La actuación que causa la muerte a un ser humano para evitarle sufrimientos se llama “eutanasia”, y es siempre una forma de homicidio (‘un hombre da muerte a otro’), ya sea mediante un acto positivo (eutanasia activa), o mediante la omisión de la atención y cuidados debidos (eutanasia pasiva). Otra cosa son las acciones u omisiones que no causan la muerte por su propia naturaleza e intención, cuando se deja morir a tiempo, con dignidad y paz, sin el uso de medios desproporcionados o extraordinarios. La muerte no ha de ser causada, pero tampoco absurdamente retrasada. Esta es la doctrina católica, que no estaría mal se debatiera en las familias cristianas y en los grupos parroquiales o en otros ámbitos.

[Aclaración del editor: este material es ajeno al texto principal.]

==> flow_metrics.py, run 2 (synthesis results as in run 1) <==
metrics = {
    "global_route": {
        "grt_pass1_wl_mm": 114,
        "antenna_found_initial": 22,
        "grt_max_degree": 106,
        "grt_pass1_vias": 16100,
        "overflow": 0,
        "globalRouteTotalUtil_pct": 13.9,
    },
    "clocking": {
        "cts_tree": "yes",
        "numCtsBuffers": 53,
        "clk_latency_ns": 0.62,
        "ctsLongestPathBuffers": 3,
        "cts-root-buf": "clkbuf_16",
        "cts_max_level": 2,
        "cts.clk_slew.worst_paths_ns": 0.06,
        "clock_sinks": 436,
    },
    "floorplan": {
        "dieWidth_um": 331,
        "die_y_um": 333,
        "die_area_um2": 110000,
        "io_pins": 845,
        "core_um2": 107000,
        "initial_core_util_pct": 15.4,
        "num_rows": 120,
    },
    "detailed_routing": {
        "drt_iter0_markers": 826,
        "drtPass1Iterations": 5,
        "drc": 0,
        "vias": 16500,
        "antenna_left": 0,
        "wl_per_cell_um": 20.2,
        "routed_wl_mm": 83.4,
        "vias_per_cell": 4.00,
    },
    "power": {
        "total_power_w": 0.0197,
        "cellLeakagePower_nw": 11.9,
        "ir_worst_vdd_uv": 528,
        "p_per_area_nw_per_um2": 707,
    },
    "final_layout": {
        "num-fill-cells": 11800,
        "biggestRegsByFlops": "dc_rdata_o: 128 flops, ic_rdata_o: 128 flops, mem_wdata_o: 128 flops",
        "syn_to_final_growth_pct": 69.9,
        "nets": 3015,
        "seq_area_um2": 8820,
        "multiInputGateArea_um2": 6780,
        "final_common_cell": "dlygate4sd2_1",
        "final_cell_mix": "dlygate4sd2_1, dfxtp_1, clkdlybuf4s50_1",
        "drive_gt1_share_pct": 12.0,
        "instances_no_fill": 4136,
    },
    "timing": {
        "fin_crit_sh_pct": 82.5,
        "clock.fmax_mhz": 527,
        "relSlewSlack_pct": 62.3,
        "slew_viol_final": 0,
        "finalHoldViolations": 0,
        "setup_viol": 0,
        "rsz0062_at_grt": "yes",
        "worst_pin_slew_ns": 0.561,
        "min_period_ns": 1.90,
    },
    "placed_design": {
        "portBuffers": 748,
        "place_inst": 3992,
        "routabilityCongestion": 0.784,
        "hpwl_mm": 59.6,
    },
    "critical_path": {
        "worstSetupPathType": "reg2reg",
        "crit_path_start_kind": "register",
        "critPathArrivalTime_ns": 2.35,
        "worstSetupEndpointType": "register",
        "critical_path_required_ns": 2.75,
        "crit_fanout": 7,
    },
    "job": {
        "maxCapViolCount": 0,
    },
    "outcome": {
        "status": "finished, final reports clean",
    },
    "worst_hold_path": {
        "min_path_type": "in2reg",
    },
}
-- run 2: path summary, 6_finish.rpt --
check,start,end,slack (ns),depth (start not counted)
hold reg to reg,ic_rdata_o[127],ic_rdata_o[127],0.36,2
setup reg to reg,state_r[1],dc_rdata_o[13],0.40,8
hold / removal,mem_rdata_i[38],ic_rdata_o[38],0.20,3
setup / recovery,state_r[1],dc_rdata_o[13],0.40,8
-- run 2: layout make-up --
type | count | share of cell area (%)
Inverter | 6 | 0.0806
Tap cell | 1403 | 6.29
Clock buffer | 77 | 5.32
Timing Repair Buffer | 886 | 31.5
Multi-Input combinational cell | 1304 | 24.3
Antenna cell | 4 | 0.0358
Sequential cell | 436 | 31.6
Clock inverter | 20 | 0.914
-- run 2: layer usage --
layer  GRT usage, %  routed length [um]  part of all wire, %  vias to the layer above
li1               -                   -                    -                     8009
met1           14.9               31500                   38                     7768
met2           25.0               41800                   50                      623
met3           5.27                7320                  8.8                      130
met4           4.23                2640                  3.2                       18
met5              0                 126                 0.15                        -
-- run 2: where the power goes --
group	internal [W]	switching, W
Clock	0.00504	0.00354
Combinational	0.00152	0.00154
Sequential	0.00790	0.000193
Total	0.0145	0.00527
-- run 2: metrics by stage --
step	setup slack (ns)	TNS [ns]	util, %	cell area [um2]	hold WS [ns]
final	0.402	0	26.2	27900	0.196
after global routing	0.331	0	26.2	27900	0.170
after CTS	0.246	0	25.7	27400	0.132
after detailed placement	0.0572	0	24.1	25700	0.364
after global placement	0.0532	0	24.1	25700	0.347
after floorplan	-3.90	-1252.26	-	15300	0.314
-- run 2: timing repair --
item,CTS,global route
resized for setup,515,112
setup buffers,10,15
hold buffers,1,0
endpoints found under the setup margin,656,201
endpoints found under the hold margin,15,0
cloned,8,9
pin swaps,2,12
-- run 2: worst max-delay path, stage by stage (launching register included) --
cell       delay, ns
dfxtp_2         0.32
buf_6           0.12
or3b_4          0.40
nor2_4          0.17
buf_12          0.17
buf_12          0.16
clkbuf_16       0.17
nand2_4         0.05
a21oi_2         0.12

Pero, ¿qué pasa si yo pido para mí la eutanasia y no se la impongo a nadie? Pues sencillamente que estarías proclamando que eres absolutamente individualista y estás negando la posibilidad de que existan leyes que traten del bien común. Todo acto mío tiene una segura repercusión social; la sensibilidad romántica de creerse en poder de una libertad total es altamente nociva y, en materia de eutanasia, perjudica sobre todo a los ancianos y enfermos que alguien piensa que no son dignos y valiosos.

Decir «la vida es mía y hago con ella lo que me venga en gana» es una frase que de nuevo dibuja esta cultura dominante actual que considera al hombre como el único actor de su vida. Pero “la vida es nuestra”, y no está a disposición mía como si fuera una finca o una cuenta bancaria. La vida humana tiene, lo queramos o no, un carácter trascendente, como pasa con la libertad. Y si no podemos renunciar a nuestra libertad, ¿podemos renunciar a nuestra vida? Eso crea conflicto, por muchas encuestas que se hagan sobre la aprobación o no de la eutanasia, por muchas películas estupendas que se hagan. Los mismos argumentos valen contra los que abogan por la eutanasia cuando, según ellos, la vida no es digna porque no tiene “calidad”. ¡Ah, la calidad de vida de los nuevos ricos, que piensan por criterios únicamente de bienestar físico, de posesión o de prestigio! Dan un poco de pena.

“Toda una vida para ser vivida” es por lo que luchan esas monjas de clausura del norte de Mozambique, que desde su lugar de oración y al cuidado del orfanato de los niños de la guerra comienzan a ver cadáveres de niños con los órganos vitales extirpados, y a sentir movimientos raros en las noches en dirección al aeropuerto cercano y caen en la cuenta de una mafia que trafica con seres humanos a favor de los ricos occidentales que tal vez aprueben la eutanasia “para los demás”. Ese verdadero negocio, del que tienen noticia todos los gobiernos del norte del mundo, lo han denunciado ellas, Hermanas sencillas, pero valientes, y han comenzado una campaña de denuncias contra esas mafias internacionales, sabiendo que están amenazadas y ridiculizadas también en España. Eso sí es luchar libremente por la vida. ¿Qué haremos nosotros?